EXERCISE AIM: Return every line of the data below that includes the string "drivers".

MATERIAL PROVIDED:
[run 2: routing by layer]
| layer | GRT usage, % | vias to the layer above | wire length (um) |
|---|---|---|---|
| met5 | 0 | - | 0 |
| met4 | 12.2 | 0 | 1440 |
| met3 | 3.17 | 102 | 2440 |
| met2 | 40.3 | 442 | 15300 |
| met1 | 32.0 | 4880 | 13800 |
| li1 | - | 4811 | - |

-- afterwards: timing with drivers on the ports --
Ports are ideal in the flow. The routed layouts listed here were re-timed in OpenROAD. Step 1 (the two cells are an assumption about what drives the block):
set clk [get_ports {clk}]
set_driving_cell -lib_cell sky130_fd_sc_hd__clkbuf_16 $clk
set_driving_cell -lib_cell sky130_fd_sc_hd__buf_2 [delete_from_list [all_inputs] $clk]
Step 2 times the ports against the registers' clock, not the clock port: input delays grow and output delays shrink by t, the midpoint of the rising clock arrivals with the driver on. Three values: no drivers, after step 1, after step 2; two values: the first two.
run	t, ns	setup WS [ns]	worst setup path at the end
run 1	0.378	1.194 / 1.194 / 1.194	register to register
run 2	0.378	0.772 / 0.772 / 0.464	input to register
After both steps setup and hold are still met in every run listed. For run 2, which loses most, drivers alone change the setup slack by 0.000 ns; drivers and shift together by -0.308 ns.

EXERCISE RESPONSE:
-- afterwards: timing with drivers on the ports --
Step 2 times the ports against the registers' clock, not the clock port: input delays grow and output delays shrink by t, the midpoint of the rising clock arrivals with the driver on. Three values: no drivers, after step 1, after step 2; two values: the first two.
After both steps setup and hold are still met in every run listed. For run 2, which loses most, drivers alone change the setup slack by 0.000 ns; drivers and shift together by -0.308 ns.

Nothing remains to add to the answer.